> _Stored data entries_:

__________________________________________________

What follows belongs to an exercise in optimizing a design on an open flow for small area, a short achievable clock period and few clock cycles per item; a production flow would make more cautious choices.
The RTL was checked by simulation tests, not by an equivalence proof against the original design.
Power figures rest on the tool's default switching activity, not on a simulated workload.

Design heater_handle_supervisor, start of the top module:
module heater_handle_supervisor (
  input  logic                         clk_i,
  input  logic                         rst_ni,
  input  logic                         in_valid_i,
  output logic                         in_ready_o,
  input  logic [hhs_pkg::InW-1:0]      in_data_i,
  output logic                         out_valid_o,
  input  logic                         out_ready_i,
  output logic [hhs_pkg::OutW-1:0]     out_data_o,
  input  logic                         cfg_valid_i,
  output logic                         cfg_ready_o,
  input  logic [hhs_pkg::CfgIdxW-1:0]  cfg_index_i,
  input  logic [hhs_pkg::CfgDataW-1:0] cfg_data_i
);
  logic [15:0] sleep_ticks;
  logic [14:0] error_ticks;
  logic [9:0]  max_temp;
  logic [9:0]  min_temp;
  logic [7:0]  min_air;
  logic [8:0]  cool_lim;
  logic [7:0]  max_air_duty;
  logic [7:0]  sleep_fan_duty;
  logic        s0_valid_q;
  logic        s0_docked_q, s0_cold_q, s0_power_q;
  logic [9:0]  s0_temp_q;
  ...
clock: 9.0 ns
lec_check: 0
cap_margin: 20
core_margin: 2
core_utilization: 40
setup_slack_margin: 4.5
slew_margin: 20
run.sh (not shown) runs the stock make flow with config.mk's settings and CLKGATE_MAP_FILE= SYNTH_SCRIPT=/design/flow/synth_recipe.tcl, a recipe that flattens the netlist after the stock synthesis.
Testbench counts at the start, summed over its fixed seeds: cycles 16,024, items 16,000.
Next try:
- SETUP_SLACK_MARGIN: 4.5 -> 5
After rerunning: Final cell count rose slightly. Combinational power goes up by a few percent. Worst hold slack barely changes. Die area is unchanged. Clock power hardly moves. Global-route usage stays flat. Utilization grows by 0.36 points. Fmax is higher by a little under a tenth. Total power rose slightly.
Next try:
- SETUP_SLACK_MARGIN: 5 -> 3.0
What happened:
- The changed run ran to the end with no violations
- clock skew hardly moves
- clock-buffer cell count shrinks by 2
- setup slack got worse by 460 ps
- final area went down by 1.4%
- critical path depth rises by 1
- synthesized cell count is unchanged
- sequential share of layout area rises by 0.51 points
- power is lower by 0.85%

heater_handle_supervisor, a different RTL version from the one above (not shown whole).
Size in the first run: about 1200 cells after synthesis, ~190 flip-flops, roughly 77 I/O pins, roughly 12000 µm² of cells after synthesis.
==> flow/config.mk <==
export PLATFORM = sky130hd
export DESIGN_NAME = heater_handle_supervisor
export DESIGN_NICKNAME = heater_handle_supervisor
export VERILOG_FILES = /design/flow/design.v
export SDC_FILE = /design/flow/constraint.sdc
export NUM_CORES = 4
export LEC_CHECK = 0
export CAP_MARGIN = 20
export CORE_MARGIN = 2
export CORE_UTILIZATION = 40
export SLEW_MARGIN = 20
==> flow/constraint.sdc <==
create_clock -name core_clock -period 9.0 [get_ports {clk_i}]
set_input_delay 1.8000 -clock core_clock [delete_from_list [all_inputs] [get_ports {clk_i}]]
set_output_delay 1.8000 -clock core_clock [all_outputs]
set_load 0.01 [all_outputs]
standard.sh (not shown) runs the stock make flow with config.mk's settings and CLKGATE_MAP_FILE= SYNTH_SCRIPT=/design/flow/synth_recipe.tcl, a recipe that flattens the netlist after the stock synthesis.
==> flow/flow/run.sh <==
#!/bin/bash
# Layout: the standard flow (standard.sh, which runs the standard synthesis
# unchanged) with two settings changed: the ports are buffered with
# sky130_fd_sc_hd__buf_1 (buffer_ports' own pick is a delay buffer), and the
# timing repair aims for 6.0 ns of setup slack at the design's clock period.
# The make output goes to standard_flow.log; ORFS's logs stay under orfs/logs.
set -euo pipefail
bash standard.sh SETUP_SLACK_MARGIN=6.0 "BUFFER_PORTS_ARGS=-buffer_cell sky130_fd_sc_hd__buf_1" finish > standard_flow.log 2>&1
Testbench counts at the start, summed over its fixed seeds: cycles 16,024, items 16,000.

__________________________________________________

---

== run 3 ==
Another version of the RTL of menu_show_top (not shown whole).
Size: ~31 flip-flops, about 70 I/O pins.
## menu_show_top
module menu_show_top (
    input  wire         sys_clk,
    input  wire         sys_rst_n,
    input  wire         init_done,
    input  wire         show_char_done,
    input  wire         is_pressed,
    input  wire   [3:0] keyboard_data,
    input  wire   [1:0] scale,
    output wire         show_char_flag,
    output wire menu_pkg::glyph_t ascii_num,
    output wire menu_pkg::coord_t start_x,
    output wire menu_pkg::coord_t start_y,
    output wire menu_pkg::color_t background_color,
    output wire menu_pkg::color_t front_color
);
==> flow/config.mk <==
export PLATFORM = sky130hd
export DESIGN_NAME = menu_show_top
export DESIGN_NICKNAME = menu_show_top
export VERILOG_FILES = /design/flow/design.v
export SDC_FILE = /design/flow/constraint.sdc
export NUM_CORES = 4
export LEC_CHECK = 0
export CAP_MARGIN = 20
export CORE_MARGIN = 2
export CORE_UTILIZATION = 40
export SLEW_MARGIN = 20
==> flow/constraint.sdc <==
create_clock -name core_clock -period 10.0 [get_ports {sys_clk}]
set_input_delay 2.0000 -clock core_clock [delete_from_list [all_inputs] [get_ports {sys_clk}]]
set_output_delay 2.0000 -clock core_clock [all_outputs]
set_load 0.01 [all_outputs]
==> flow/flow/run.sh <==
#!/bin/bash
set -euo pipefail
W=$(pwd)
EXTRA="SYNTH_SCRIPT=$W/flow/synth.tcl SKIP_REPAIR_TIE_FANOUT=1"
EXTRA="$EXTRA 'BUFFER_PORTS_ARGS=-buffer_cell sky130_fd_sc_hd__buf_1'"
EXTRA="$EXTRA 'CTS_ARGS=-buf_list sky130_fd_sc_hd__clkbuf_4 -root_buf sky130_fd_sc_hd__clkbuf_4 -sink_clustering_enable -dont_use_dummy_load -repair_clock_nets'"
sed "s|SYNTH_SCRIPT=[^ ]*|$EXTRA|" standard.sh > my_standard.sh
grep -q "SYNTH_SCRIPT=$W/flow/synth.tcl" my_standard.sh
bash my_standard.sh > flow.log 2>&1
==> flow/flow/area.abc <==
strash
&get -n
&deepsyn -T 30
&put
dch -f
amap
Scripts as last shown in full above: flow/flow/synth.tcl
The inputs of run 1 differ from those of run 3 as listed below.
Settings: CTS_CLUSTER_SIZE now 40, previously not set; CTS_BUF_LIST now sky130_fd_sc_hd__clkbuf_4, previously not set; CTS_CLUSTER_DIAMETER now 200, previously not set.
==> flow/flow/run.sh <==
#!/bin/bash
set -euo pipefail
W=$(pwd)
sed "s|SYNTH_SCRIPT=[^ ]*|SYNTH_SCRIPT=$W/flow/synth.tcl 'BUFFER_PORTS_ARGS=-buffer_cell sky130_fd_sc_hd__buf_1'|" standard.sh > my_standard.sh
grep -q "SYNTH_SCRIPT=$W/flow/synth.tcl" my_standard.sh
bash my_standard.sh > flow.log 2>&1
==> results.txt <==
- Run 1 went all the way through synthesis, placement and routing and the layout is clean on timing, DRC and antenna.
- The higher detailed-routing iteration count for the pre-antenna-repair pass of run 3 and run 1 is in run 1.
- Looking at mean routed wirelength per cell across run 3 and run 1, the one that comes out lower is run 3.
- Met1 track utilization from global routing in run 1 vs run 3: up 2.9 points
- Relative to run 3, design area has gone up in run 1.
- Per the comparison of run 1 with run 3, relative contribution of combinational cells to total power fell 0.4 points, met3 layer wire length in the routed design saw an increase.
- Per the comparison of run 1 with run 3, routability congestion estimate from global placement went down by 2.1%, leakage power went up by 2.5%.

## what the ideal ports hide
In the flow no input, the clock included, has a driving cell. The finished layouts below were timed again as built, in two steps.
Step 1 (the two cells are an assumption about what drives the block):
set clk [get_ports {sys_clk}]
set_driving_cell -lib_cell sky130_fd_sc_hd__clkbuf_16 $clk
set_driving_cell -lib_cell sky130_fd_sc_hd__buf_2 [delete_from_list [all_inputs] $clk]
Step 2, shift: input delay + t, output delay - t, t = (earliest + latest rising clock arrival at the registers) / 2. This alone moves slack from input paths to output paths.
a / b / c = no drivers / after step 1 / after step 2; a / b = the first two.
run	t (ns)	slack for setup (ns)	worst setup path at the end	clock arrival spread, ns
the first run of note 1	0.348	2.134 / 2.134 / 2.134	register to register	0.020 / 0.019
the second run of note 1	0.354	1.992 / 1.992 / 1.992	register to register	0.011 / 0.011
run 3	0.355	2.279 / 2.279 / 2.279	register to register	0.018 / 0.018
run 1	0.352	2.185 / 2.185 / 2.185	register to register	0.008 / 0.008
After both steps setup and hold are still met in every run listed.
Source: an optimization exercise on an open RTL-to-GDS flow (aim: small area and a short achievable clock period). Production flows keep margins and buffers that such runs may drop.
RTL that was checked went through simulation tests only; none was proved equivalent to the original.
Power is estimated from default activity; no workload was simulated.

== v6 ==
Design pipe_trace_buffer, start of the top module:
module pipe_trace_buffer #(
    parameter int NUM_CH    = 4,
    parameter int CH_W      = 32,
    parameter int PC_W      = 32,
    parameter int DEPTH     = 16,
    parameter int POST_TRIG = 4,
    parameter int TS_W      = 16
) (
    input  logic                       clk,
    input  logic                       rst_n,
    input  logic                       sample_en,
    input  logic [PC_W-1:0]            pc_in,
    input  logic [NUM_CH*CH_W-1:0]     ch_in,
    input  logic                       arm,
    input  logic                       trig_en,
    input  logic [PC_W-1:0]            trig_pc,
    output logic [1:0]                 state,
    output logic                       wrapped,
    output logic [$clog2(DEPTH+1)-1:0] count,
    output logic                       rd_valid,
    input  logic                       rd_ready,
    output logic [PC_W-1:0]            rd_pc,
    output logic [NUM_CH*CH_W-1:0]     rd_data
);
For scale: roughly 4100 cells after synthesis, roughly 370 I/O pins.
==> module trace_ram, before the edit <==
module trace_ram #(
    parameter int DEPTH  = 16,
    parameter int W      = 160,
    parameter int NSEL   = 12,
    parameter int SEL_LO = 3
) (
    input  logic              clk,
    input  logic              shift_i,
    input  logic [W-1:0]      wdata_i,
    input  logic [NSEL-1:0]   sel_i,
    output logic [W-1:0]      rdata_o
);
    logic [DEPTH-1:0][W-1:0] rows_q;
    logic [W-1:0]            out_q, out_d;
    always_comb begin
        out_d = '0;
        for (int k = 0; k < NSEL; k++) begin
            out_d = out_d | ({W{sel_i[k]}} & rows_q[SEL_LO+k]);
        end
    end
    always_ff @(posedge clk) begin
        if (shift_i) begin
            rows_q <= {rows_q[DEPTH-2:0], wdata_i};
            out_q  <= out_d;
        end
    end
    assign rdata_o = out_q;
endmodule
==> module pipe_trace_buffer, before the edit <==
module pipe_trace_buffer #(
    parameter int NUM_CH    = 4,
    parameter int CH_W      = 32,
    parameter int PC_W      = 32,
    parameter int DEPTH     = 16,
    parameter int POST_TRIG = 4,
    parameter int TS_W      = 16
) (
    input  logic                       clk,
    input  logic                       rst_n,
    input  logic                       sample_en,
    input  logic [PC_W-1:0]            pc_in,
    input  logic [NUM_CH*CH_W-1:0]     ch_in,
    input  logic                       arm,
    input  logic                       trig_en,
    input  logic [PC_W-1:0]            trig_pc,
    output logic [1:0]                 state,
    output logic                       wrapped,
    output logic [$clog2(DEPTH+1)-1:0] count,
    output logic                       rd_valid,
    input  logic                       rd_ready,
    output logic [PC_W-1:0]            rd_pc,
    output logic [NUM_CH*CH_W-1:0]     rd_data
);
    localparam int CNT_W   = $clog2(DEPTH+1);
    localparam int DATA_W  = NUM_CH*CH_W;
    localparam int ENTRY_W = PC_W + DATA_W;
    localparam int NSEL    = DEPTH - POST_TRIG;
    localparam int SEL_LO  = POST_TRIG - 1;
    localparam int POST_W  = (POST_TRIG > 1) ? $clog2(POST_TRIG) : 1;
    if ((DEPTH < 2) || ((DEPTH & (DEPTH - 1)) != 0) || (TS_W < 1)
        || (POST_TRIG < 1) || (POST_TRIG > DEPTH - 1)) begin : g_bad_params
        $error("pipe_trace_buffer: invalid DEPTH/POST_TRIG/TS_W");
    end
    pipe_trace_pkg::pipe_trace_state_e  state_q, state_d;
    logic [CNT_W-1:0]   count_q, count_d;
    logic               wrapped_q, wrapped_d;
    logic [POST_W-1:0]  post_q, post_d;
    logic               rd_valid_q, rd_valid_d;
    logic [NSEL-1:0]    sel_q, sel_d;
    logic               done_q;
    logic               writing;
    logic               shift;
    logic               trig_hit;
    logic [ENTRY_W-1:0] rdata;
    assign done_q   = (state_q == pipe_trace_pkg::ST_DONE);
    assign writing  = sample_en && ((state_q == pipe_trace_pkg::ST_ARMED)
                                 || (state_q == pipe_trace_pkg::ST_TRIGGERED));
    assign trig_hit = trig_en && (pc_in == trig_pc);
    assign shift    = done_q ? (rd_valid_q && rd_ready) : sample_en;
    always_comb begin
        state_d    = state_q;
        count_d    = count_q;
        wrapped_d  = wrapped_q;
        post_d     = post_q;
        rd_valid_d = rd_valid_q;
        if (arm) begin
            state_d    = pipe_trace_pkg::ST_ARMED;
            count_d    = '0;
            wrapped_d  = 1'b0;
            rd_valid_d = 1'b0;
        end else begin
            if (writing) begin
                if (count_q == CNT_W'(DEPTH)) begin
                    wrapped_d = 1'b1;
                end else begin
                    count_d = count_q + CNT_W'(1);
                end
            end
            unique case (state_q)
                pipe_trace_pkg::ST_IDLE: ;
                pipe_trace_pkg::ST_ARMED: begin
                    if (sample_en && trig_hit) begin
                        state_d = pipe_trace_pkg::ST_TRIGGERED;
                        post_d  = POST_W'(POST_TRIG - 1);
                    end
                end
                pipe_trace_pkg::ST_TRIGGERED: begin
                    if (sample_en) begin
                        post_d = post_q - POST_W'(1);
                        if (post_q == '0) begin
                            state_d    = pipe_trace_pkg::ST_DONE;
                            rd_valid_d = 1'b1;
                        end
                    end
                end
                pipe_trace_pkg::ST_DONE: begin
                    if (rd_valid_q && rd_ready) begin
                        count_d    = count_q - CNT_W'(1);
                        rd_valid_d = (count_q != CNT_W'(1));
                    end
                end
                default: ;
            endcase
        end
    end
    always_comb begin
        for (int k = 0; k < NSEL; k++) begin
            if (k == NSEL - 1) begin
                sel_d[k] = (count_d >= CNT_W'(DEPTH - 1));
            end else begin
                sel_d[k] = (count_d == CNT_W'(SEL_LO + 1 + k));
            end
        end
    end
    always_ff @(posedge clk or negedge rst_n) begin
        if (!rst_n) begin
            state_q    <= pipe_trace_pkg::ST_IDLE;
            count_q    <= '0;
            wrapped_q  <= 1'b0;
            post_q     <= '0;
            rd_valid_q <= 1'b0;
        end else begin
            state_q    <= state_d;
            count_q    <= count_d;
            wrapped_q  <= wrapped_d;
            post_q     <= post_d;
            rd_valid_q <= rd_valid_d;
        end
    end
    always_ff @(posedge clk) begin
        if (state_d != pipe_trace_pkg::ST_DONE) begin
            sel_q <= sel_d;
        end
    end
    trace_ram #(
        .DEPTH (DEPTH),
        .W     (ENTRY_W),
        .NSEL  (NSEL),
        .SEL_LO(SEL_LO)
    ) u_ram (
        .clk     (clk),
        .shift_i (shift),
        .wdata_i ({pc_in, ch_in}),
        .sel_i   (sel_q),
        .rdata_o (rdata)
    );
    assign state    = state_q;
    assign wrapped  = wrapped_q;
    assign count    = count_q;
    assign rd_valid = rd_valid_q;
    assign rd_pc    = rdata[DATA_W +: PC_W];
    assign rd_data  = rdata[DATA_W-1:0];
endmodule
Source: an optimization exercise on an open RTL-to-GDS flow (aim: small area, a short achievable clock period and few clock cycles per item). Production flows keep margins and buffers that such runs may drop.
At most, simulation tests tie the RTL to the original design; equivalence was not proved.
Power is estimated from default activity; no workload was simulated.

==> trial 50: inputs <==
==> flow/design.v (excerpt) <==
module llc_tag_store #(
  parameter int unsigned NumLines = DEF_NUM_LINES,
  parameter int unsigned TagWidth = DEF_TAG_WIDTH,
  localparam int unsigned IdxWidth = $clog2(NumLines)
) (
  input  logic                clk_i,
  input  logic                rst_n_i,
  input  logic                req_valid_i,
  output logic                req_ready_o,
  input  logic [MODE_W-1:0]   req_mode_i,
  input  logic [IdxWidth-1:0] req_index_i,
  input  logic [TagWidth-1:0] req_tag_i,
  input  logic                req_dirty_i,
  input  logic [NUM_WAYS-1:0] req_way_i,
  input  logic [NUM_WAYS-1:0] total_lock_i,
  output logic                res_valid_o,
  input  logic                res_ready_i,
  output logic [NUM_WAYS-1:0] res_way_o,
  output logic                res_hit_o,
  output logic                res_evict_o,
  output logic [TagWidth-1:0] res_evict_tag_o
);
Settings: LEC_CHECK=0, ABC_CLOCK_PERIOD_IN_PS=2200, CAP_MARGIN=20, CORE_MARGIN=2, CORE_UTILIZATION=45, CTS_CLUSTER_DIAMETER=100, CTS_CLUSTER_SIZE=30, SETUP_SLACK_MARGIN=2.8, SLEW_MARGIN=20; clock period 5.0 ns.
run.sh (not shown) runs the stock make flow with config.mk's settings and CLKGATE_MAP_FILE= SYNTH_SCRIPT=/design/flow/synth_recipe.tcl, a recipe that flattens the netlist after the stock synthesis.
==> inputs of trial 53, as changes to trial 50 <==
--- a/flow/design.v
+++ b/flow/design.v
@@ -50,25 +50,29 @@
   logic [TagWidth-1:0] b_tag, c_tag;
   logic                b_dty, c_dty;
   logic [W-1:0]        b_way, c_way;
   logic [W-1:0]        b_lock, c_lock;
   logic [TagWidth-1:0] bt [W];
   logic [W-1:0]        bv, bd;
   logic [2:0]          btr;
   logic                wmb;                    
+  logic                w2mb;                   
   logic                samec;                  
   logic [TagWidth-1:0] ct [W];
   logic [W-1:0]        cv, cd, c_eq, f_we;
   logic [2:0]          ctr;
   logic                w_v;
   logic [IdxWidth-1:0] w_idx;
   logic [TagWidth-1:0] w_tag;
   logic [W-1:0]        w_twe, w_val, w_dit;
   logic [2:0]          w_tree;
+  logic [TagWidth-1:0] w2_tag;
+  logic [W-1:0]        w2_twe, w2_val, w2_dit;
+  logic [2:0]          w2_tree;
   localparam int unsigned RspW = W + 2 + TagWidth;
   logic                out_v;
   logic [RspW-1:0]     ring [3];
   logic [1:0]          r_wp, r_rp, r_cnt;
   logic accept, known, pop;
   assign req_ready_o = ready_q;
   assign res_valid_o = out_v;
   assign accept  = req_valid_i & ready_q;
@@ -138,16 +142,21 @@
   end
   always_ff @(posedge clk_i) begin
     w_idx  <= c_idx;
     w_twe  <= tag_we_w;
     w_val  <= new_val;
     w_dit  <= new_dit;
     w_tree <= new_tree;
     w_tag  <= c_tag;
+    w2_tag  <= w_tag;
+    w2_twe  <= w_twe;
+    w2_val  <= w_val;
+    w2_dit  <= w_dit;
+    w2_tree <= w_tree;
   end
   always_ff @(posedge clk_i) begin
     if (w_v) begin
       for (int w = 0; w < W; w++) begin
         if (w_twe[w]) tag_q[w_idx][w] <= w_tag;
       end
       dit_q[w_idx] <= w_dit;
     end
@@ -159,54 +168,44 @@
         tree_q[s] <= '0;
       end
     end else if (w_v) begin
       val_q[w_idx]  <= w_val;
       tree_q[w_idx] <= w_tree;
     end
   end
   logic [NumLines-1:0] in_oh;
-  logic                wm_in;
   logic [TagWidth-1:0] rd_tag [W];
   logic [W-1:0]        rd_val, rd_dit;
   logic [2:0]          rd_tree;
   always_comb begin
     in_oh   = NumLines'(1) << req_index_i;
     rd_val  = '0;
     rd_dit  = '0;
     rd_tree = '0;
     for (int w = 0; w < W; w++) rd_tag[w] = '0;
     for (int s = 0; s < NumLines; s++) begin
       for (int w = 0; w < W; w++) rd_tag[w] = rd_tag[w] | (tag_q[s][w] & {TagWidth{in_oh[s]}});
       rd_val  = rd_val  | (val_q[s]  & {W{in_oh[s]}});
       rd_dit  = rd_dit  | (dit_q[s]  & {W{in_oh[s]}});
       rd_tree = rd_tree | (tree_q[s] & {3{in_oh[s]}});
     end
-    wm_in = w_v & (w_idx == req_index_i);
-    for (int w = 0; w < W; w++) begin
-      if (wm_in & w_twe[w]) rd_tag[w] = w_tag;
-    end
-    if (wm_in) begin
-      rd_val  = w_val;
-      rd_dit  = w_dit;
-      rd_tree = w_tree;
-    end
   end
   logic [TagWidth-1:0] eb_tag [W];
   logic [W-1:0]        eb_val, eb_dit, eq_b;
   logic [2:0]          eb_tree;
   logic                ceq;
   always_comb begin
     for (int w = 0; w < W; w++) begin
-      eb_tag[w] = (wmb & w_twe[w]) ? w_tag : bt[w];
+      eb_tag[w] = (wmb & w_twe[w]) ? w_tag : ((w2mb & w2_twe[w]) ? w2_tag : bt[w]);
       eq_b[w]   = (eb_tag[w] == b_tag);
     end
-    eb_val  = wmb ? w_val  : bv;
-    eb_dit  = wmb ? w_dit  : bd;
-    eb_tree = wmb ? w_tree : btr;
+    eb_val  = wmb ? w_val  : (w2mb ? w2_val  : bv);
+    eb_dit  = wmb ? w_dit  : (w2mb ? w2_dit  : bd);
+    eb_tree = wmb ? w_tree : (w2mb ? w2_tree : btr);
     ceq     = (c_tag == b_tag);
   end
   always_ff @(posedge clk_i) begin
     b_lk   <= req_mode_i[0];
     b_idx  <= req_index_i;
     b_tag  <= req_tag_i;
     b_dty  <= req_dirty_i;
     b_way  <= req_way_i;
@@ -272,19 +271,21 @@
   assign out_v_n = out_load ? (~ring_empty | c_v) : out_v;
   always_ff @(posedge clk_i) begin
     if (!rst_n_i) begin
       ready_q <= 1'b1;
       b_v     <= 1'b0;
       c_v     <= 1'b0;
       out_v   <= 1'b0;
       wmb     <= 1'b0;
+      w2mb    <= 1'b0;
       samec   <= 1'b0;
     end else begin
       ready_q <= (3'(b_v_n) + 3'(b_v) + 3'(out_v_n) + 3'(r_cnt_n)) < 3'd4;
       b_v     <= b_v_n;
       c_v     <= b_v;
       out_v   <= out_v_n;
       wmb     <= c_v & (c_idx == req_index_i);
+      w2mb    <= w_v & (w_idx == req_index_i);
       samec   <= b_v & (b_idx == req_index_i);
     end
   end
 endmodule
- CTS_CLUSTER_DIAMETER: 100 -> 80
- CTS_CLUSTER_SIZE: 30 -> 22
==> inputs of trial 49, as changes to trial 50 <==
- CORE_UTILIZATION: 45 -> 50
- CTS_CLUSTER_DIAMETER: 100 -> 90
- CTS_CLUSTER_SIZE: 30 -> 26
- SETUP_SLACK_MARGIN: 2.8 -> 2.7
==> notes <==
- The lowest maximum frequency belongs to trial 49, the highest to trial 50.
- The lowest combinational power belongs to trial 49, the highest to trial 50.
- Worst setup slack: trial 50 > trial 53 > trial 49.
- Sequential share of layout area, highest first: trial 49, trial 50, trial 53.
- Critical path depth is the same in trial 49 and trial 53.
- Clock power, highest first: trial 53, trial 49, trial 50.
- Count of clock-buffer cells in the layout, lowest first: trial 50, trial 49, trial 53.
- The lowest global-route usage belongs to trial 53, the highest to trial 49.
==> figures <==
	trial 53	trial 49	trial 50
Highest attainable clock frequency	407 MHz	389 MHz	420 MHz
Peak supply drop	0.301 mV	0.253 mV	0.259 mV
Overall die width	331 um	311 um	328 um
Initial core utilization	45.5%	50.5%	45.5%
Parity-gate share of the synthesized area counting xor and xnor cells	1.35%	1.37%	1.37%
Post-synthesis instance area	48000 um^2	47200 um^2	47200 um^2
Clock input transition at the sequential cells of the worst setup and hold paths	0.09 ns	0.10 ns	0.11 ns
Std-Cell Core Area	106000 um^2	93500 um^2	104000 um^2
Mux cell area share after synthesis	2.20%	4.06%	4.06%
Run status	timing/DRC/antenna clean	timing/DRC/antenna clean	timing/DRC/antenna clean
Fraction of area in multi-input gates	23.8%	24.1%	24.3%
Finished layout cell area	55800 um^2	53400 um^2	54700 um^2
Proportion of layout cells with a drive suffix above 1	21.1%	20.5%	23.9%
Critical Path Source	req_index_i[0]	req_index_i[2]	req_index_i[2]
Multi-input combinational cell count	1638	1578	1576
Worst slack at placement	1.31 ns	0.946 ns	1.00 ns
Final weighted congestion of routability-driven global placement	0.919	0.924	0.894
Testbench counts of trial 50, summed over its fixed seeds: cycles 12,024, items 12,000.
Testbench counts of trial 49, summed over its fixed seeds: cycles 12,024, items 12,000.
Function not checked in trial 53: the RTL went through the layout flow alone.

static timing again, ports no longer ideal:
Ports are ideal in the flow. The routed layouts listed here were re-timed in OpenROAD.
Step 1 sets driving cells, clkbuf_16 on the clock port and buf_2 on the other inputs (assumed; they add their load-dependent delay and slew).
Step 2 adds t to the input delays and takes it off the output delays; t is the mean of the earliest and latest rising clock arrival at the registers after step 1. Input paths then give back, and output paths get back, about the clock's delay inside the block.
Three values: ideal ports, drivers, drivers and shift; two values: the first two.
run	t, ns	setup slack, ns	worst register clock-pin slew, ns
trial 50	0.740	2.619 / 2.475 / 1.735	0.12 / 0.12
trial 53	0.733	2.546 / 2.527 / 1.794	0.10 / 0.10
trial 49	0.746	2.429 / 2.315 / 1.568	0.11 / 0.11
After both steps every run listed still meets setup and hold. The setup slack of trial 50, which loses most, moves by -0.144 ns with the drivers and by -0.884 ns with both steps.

__________________________________________________

If a line of the entries holds the word "EXTRA", copy it out.

EXTRA="SYNTH_SCRIPT=$W/flow/synth.tcl SKIP_REPAIR_TIE_FANOUT=1"
EXTRA="$EXTRA 'BUFFER_PORTS_ARGS=-buffer_cell sky130_fd_sc_hd__buf_1'"
EXTRA="$EXTRA 'CTS_ARGS=-buf_list sky130_fd_sc_hd__clkbuf_4 -root_buf sky130_fd_sc_hd__clkbuf_4 -sink_clustering_enable -dont_use_dummy_load -repair_clock_nets'"
sed "s|SYNTH_SCRIPT=[^ ]*|$EXTRA|" standard.sh > my_standard.sh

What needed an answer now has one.